One mortgage loan totaling approximately $1.3 billion at December 31, 2016 and two mortgage loans totaling approximately $1.5 billion at December 31, 2015 have been accounted for at their fair values on the dates the mortgage loans were assumed in connection with the acquisition or consolidation of real estate. The impact of recording the mortgage loans at fair value resulted in a decrease to interest expense of approximately $46.4 million, $55.0 million and $52.5 million for the years ended December 31, 2016, 2015 and 2014, respectively. The cumulative liability related to the fair value adjustments was $33.8 million and $80.2 million at December 31, 2016 and 2015, respectively, and is included in mortgage notes payable, net in the Consolidated Balance Sheets. 
Contractual aggregate principal payments of mortgage notes payable at December 31, 2016 are as follows: 
 
Principal Payments
 
(in thousands)
2017
$
1,317,654

2018
18,633

2019
19,670

2020
20,766

2021
40,182

Thereafter
614,710

Total aggregate principal payments
2,031,615

Unamortized balance of historical fair value adjustment
33,830

Deferred financing costs, net
(2,358
)
Total carrying value of mortgage notes payable, net
$
2,063,087



The mortgage debt maturities through the end of 2017 include the indebtedness of the consolidated entity in which the Company has a 60% interest and which is collateralized by 767 Fifth Avenue (the General Motors Building) in New York City totaling $1.3 billion.
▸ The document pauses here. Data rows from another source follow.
### src/logic/plm_mux.sv
// top of the low port pin function mux with its wishbone register slave
`timescale 1ns/1ps
module plm_mux (
   input  wire logic        clk,
   input  wire logic        rst,
   input  wire logic        wb_cyc_i,
   input  wire logic        wb_stb_i,
   input  wire logic        wb_we_i,
   input  wire logic [7:0]  wb_adr_i,
   input  wire logic [31:0] wb_dat_i,
   input  wire logic [3:0]  wb_sel_i,
   output logic      [31:0] wb_dat_o,
   output logic             wb_ack_o,
   input  wire logic [2:0]  port_pin_in,
   output logic      [2:0]  port_pin_out,
   output logic      [2:0]  port_pin_oe_n,
   output logic      [2:0]  pull_high_en,
   output logic      [2:0]  analog_sel,
   input  wire logic        freq_gen_output,
   output logic             timer_zero_ext_input,
   output logic             wake_req
);
   plm_pkg::plm_cfg_t cfg_r, cfg_nxt;
   plm_pkg::plm_pad_t pad_r, pad_nxt;
   logic [31:0]       rdat_r, rdat_nxt;
   logic              ack_r, ack_nxt;
   logic [2:0]        pin_s;
   logic [2:0]        pin_prev_r, pin_prev_nxt;
   logic [2:0]        ana_r, ana_nxt;
   logic              tmr_r, tmr_nxt;
   logic              wake_r, wake_nxt;
   logic              req, wr;
   logic              ana_wr;
   logic [2:0]        din;

   // ========================================================================
   // pin input synchronisers
   plm_sync #(.W(plm_pkg::NPIN)) u_sync (
      .clk (clk),
      .rst (rst),
      .d   (port_pin_in),
      .q   (pin_s)
   );

   // ========================================================================
   // wishbone slave: ack one cycle after the request, low the cycle after
   assign req = wb_cyc_i & wb_stb_i & ~ack_r;
   assign wr  = req & wb_we_i & wb_sel_i[0];
   // strobe of a software write to the analog select word
   assign ana_wr = wr & (wb_adr_i == plm_pkg::OFS_ANA);

   always_comb begin
      cfg_nxt  = cfg_r;
      ack_nxt  = req;
      rdat_nxt = plm_pkg::RD_ZERO;
      if (wr) begin
         case (wb_adr_i)
            plm_pkg::OFS_LATCH: cfg_nxt.latch   = wb_dat_i[2:0];
            plm_pkg::OFS_DIR:   cfg_nxt.dir     = wb_dat_i[2:0];
            plm_pkg::OFS_PULL:  cfg_nxt.pull    = wb_dat_i[2:0];
            plm_pkg::OFS_WAKE:  cfg_nxt.wake    = wb_dat_i[2:0];
            plm_pkg::OFS_ANA:   cfg_nxt.ana     = wb_dat_i[2:0];
            plm_pkg::OFS_CTRL0: cfg_nxt.pfd_sel = wb_dat_i[plm_pkg::CTRL_PFD];
            default: ;
         endcase
      end
      if (req & ~wb_we_i) begin
         case (wb_adr_i)
            plm_pkg::OFS_LATCH: rdat_nxt[2:0] = cfg_r.latch;
            plm_pkg::OFS_DIR:   rdat_nxt[2:0] = cfg_r.dir;
            plm_pkg::OFS_PULL:  rdat_nxt[2:0] = cfg_r.pull;
            plm_pkg::OFS_WAKE:  rdat_nxt[2:0] = cfg_r.wake;
            plm_pkg::OFS_ANA:   rdat_nxt[2:0] = cfg_r.ana;
            plm_pkg::OFS_CTRL0: rdat_nxt[plm_pkg::CTRL_PFD] = cfg_r.pfd_sel;
            plm_pkg::OFS_PINS:  rdat_nxt[2:0] = din;
            default: ;
         endcase
      end
   end

   always_ff @(posedge clk or posedge rst) begin
      if (rst) begin
         cfg_r.latch   <= plm_pkg::RST_LATCH;
         cfg_r.dir     <= plm_pkg::RST_DIR;
         cfg_r.pull    <= plm_pkg::RST_PULL;
         cfg_r.wake    <= plm_pkg::RST_WAKE;
         cfg_r.ana     <= plm_pkg::RST_ANA;
         cfg_r.pfd_sel <= plm_pkg::RST_PFD;
         ack_r         <= 1'b0;
         rdat_r        <= plm_pkg::RD_ZERO;
      end else begin
         cfg_r  <= cfg_nxt;
         ack_r  <= ack_nxt;
         rdat_r <= rdat_nxt;
      end
   end

   // ========================================================================
   // pin function mux; analog selection overrides every digital function
   // digital input reads as zero on an analog pin so the schmitt path is off
   assign din = pin_s & ~cfg_r.ana;

   always_comb begin
      pad_nxt      = '{out: cfg_r.latch, oe_n: cfg_r.dir, pull_en: cfg_r.pull};
      ana_nxt      = cfg_r.ana;
      pin_prev_nxt = pin_s;
      // frequency output drives pin one regardless of its direction bit
      if (cfg_r.pfd_sel) begin
         pad_nxt.out[plm_pkg::PIN_PFD]  = freq_gen_output;
         pad_nxt.oe_n[plm_pkg::PIN_PFD] = 1'b0;
      end
      for (int i = 0; i < plm_pkg::NPIN; i++) begin
         if (cfg_r.ana[i]) begin
            pad_nxt.out[i]     = 1'b0;
            pad_nxt.oe_n[i]    = 1'b1;
            pad_nxt.pull_en[i] = 1'b0;
         end
      end
      tmr_nxt  = din[plm_pkg::PIN_TMR];
      // only digital pins can wake; an analog level would chatter
      // raw levels are compared so an analog switch on a high pin is no change
      wake_nxt = |((pin_s ^ pin_prev_r) & cfg_r.wake & ~cfg_r.ana);
   end

   always_ff @(posedge clk or posedge rst) begin
      if (rst) begin
         pad_r      <= '{out: plm_pkg::RST_LATCH, oe_n: plm_pkg::RST_DIR,
                         pull_en: plm_pkg::RST_PULL};
         ana_r      <= plm_pkg::RST_ANA;
         pin_prev_r <= 3'h0;
         tmr_r      <= 1'b0;
         wake_r     <= 1'b0;
      end else begin
         pad_r      <= pad_nxt;
         ana_r      <= ana_nxt;
         pin_prev_r <= pin_prev_nxt;
         tmr_r      <= tmr_nxt;
         wake_r     <= wake_nxt;
      end
   end

   assign wb_dat_o             = rdat_r;
   assign wb_ack_o             = ack_r;
   assign port_pin_out         = pad_r.out;
   assign port_pin_oe_n        = pad_r.oe_n;
   assign pull_high_en         = pad_r.pull_en;
   assign analog_sel           = ana_r;
   assign timer_zero_ext_input = tmr_r;
   assign wake_req             = wake_r;
endmodule // plm_mux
In addition, the consolidated entity has outstanding mezzanine indebtedness totaling $306.0 million.  These loans have a weighted-average fixed interest rate of approximately 5.96% per annum and mature in October 2017 and may be prepaid without penalty beginning in June 2017.  The Company anticipates approaching the debt markets for the refinancing in the first half of 2017.  Based on management’s historical experience in the mortgage debt market, the building’s current cash flow is sufficient to support a refinancing of the current outstanding indebtedness while maintaining a reasonable loan-to-value ratio, although there can be no assurance that the refinancing will occur on the terms currently contemplated or at all.